## RECORDS TO PROCESS
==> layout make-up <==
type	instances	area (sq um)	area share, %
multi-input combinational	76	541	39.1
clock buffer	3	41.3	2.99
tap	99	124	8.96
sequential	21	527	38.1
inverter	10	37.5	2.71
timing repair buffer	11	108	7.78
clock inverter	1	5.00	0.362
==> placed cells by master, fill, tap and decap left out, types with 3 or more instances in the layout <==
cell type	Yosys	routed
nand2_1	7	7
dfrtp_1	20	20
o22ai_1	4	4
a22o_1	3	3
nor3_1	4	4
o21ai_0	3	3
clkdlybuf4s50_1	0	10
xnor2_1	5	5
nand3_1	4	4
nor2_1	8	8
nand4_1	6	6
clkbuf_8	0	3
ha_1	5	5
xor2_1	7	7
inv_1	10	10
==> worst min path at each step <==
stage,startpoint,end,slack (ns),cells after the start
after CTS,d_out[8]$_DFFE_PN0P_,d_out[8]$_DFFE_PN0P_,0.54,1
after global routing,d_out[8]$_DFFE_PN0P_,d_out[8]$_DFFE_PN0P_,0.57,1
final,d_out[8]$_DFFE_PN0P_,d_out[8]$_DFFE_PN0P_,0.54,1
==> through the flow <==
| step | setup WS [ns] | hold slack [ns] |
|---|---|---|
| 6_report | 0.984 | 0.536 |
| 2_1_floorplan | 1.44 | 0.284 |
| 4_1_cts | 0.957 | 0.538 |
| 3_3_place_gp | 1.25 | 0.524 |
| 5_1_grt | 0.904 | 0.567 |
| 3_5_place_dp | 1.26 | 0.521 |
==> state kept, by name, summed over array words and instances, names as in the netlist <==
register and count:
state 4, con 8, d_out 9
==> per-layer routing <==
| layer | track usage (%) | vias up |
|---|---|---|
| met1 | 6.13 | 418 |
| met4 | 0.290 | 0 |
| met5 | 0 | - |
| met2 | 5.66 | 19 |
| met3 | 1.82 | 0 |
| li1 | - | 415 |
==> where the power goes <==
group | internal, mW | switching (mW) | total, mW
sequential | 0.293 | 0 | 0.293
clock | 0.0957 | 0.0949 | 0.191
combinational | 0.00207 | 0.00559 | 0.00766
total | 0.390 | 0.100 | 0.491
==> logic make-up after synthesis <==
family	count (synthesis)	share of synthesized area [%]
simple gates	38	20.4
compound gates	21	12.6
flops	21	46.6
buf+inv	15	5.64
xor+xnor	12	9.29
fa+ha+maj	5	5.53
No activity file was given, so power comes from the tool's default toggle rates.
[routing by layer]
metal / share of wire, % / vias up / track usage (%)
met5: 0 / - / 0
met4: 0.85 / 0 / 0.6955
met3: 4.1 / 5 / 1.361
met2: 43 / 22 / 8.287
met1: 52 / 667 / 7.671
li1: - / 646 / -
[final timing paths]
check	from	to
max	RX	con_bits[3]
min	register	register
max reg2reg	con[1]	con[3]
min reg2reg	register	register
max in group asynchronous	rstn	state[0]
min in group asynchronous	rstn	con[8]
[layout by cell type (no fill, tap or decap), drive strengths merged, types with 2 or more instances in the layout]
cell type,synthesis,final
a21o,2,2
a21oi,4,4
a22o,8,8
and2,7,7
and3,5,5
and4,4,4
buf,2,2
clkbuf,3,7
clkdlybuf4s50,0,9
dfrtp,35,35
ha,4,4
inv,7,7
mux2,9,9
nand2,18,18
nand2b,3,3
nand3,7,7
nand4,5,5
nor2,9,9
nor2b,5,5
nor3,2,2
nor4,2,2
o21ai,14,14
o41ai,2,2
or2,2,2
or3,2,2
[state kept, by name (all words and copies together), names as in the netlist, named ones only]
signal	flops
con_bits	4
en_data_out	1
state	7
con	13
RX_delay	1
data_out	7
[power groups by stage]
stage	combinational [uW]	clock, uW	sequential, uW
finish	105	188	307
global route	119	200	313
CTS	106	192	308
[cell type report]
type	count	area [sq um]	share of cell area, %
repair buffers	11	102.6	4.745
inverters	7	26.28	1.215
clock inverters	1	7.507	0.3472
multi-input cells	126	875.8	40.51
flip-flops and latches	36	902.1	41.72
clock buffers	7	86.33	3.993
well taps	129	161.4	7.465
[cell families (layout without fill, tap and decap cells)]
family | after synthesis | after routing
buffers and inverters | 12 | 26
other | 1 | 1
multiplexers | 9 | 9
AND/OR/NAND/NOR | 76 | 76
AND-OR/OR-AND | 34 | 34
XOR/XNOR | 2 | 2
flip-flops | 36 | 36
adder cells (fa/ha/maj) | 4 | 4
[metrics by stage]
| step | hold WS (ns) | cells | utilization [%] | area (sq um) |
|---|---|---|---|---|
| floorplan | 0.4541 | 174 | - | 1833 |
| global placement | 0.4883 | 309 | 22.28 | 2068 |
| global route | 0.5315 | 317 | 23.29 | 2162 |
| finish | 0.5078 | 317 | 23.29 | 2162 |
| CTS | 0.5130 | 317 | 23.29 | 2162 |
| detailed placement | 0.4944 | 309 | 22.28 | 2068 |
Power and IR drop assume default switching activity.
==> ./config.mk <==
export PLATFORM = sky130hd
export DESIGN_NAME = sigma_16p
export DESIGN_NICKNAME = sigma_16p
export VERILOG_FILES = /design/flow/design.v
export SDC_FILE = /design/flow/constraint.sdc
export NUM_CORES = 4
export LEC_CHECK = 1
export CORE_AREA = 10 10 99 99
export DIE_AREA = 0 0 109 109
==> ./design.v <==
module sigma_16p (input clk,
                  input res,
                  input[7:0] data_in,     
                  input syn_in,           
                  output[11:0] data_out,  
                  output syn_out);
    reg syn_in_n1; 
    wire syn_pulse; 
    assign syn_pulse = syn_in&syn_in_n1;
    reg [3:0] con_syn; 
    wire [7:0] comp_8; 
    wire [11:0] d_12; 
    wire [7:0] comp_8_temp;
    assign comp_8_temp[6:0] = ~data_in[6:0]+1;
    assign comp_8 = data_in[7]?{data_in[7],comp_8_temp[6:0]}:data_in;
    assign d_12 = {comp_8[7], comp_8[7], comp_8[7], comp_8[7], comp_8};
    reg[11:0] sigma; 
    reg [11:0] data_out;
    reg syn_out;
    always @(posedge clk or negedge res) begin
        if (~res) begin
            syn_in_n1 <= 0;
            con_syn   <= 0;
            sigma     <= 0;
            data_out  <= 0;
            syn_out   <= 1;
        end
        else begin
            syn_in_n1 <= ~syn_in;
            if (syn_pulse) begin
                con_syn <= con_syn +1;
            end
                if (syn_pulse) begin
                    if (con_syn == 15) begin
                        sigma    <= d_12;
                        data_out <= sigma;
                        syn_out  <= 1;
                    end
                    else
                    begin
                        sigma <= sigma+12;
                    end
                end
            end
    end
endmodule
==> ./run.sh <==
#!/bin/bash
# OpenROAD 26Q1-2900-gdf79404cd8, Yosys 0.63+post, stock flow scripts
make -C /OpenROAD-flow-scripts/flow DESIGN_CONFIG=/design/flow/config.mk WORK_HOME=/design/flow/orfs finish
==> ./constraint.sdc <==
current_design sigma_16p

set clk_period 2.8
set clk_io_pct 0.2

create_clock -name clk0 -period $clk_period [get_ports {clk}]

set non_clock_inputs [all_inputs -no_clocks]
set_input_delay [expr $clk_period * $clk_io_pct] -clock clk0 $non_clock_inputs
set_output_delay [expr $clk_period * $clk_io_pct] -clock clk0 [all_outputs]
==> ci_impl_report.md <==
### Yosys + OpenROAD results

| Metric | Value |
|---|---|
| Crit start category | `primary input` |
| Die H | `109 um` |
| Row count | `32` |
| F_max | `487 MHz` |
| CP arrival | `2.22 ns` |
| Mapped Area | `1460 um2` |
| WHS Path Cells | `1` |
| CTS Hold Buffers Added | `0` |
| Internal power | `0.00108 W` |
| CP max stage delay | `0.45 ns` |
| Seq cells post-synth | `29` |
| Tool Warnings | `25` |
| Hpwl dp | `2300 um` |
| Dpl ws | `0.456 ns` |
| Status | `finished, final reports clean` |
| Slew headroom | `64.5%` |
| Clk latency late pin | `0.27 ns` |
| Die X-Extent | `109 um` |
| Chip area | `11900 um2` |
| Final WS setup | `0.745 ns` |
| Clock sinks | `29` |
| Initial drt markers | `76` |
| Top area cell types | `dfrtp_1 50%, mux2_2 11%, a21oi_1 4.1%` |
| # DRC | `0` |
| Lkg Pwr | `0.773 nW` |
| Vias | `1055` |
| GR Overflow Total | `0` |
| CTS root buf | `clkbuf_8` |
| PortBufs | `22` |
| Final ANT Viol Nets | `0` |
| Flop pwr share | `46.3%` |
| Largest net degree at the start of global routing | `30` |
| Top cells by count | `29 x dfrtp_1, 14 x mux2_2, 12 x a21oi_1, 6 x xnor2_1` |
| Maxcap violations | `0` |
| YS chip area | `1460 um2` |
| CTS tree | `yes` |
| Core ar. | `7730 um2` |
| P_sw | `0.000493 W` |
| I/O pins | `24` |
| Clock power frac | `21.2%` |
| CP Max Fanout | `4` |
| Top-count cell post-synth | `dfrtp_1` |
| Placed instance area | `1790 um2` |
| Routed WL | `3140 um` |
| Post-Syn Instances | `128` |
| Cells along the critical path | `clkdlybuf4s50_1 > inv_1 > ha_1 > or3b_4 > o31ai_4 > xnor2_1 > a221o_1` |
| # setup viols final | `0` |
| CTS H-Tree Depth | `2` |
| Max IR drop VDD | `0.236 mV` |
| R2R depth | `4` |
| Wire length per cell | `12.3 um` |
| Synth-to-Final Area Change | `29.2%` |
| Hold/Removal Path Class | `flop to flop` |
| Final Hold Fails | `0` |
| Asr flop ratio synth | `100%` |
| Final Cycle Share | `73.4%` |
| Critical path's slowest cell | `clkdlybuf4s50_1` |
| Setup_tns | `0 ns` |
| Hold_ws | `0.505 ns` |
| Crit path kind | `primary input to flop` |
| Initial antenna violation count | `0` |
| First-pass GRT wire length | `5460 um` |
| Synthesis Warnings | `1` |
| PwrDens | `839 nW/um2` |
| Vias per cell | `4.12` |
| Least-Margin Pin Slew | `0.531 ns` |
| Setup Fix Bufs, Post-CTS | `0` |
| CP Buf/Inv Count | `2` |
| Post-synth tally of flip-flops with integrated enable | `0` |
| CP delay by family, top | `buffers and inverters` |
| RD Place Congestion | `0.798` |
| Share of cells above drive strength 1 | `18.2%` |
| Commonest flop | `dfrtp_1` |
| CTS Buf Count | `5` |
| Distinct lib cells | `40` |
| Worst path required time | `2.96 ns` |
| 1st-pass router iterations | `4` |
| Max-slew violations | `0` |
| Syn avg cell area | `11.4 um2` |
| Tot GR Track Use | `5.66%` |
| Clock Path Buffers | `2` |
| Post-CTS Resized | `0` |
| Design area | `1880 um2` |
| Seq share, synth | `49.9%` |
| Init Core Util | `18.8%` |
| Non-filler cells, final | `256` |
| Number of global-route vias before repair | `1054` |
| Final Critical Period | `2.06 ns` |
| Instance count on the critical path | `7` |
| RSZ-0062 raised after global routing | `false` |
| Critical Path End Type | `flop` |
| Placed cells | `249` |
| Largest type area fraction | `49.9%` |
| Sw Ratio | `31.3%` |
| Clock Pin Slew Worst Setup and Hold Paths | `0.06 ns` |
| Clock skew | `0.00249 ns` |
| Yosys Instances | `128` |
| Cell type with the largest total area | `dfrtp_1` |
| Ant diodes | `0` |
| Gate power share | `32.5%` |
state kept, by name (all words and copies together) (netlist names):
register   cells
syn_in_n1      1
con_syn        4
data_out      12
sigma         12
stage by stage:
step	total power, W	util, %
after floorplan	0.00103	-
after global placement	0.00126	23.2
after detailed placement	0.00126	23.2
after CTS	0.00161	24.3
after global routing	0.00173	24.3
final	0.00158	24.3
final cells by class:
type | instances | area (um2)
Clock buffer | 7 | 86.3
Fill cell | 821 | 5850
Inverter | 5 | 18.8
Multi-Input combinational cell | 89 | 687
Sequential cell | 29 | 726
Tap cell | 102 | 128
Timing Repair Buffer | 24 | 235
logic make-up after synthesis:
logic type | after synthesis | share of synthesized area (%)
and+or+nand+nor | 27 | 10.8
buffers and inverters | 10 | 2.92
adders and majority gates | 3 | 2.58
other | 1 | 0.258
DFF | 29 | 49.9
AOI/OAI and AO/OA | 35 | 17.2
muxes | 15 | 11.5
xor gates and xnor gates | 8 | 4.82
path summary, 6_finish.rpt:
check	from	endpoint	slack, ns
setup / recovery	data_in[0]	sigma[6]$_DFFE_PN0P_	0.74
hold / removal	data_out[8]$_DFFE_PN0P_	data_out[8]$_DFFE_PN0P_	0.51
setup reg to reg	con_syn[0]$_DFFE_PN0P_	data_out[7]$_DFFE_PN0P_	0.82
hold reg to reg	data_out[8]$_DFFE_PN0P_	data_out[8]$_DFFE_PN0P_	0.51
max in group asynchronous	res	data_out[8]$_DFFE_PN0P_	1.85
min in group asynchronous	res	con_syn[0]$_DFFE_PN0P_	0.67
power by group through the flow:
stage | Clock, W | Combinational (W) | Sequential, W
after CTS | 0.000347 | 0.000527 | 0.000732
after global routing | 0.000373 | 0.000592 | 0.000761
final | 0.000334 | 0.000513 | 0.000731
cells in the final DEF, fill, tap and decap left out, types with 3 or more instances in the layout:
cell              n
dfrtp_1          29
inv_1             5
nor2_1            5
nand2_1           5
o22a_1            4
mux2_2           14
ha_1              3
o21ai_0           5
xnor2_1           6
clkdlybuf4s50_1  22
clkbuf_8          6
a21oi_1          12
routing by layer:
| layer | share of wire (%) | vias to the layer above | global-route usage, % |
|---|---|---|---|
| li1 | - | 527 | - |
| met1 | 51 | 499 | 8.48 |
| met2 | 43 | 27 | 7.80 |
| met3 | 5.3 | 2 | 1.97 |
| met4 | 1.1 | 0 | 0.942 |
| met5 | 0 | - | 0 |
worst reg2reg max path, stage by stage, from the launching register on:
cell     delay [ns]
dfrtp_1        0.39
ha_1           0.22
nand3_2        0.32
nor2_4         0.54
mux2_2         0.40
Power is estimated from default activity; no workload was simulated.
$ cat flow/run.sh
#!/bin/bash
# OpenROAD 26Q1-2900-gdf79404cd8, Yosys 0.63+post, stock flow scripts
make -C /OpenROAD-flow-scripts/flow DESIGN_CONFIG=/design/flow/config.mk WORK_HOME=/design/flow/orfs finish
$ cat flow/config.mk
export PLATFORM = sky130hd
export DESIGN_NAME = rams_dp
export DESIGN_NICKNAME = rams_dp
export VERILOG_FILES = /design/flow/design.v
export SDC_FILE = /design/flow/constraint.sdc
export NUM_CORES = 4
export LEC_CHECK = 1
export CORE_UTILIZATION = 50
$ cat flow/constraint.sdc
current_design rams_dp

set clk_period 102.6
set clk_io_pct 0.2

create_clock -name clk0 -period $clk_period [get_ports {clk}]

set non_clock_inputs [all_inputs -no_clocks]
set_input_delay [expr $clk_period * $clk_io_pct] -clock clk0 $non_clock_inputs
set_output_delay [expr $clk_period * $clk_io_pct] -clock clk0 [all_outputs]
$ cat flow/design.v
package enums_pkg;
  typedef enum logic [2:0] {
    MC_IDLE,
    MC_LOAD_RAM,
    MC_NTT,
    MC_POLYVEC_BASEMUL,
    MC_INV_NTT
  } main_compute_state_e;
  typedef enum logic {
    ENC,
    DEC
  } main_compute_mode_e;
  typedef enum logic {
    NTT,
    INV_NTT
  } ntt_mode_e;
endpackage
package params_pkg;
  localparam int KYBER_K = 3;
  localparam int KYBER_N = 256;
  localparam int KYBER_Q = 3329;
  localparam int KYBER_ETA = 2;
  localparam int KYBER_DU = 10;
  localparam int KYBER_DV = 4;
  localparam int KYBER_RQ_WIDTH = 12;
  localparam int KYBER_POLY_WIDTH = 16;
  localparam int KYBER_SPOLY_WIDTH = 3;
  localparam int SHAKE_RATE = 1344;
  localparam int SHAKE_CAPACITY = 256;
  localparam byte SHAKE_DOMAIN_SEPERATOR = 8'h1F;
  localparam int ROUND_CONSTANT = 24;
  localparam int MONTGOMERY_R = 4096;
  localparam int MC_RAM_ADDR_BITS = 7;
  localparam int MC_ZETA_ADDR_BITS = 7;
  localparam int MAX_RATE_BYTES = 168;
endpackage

## BRIEF
Please output exactly the lines between the one holding "174 | - | 1833 |" and the one holding "0.4944 | 309 | 22.28 | 2068 |" in the records above, inclusive, and nothing more.

## EXPECTED ANSWER
| floorplan | 0.4541 | 174 | - | 1833 |
| global placement | 0.4883 | 309 | 22.28 | 2068 |
| global route | 0.5315 | 317 | 23.29 | 2162 |
| finish | 0.5078 | 317 | 23.29 | 2162 |
| CTS | 0.5130 | 317 | 23.29 | 2162 |
| detailed placement | 0.4944 | 309 | 22.28 | 2068 |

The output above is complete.